North American Broadcasters Association
- Headquarters: Canadian Broadcasting Centre
- Location: Toronto, Ontario, Canada;
- Affiliations: World Broadcasting Unions
- Website: www.nabanet.com

= North American Broadcasters Association =

Nonprofit broadcasting organization

The North American Broadcasters Association (NABA) is a non-profit group of broadcasting organizations in the United States, Canada and Mexico. It is "committed to advancing the interests of broadcasters at home and internationally."

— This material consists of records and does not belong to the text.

`config.mk`:
```
export PLATFORM = sky130hd
export DESIGN_NAME = tlfr_top
export DESIGN_NICKNAME = d
export VERILOG_FILES = /design/src/verilog/tlfr_pkg.sv /design/src/verilog/tlfr_top.sv
export SDC_FILE = /design/constraint.sdc
export NUM_CORES = 1
export LEC_CHECK = 0
export BUFFER_PORTS_ARGS = -buffer_cell sky130_fd_sc_hd__buf_2
export CAP_MARGIN = 5
export CORE_UTILIZATION = 55
export DETAILED_ROUTE_END_ITERATION = 12
export PLACE_DENSITY = 0.77
export SYNTH_ARGS = -nofsm -noshare
export SYNTH_HDL_FRONTEND = slang
export SYNTH_SLANG_ARGS = --single-unit
```
`constraint.sdc`:
```
create_clock -name REF_CLK -period 16.1 [get_ports REF_CLK]
set_clock_uncertainty 0.2 [all_clocks]
set_input_delay 4.025 -clock REF_CLK [delete_from_list [all_inputs] [get_ports REF_CLK]]
set_output_delay 4.025 -clock REF_CLK [all_outputs]
set_load 0.03 [all_outputs]
```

As a member of the World Broadcasting Unions, NABA "creates the opportunity for North American broadcasters to share information, identify common interests and reach consensus on international issues." NABA also provides representation for North American broadcasters in global forums on topics including protection of content, spectrum related concerns, the territorial integrity of broadcasters’ signals and digital transition issues.

NABA's full members, who represent network broadcasters both public and private, work together with their colleagues including national broadcasting associations, speciality services, service providers and vendors to provide a common voice for the North American broadcast community.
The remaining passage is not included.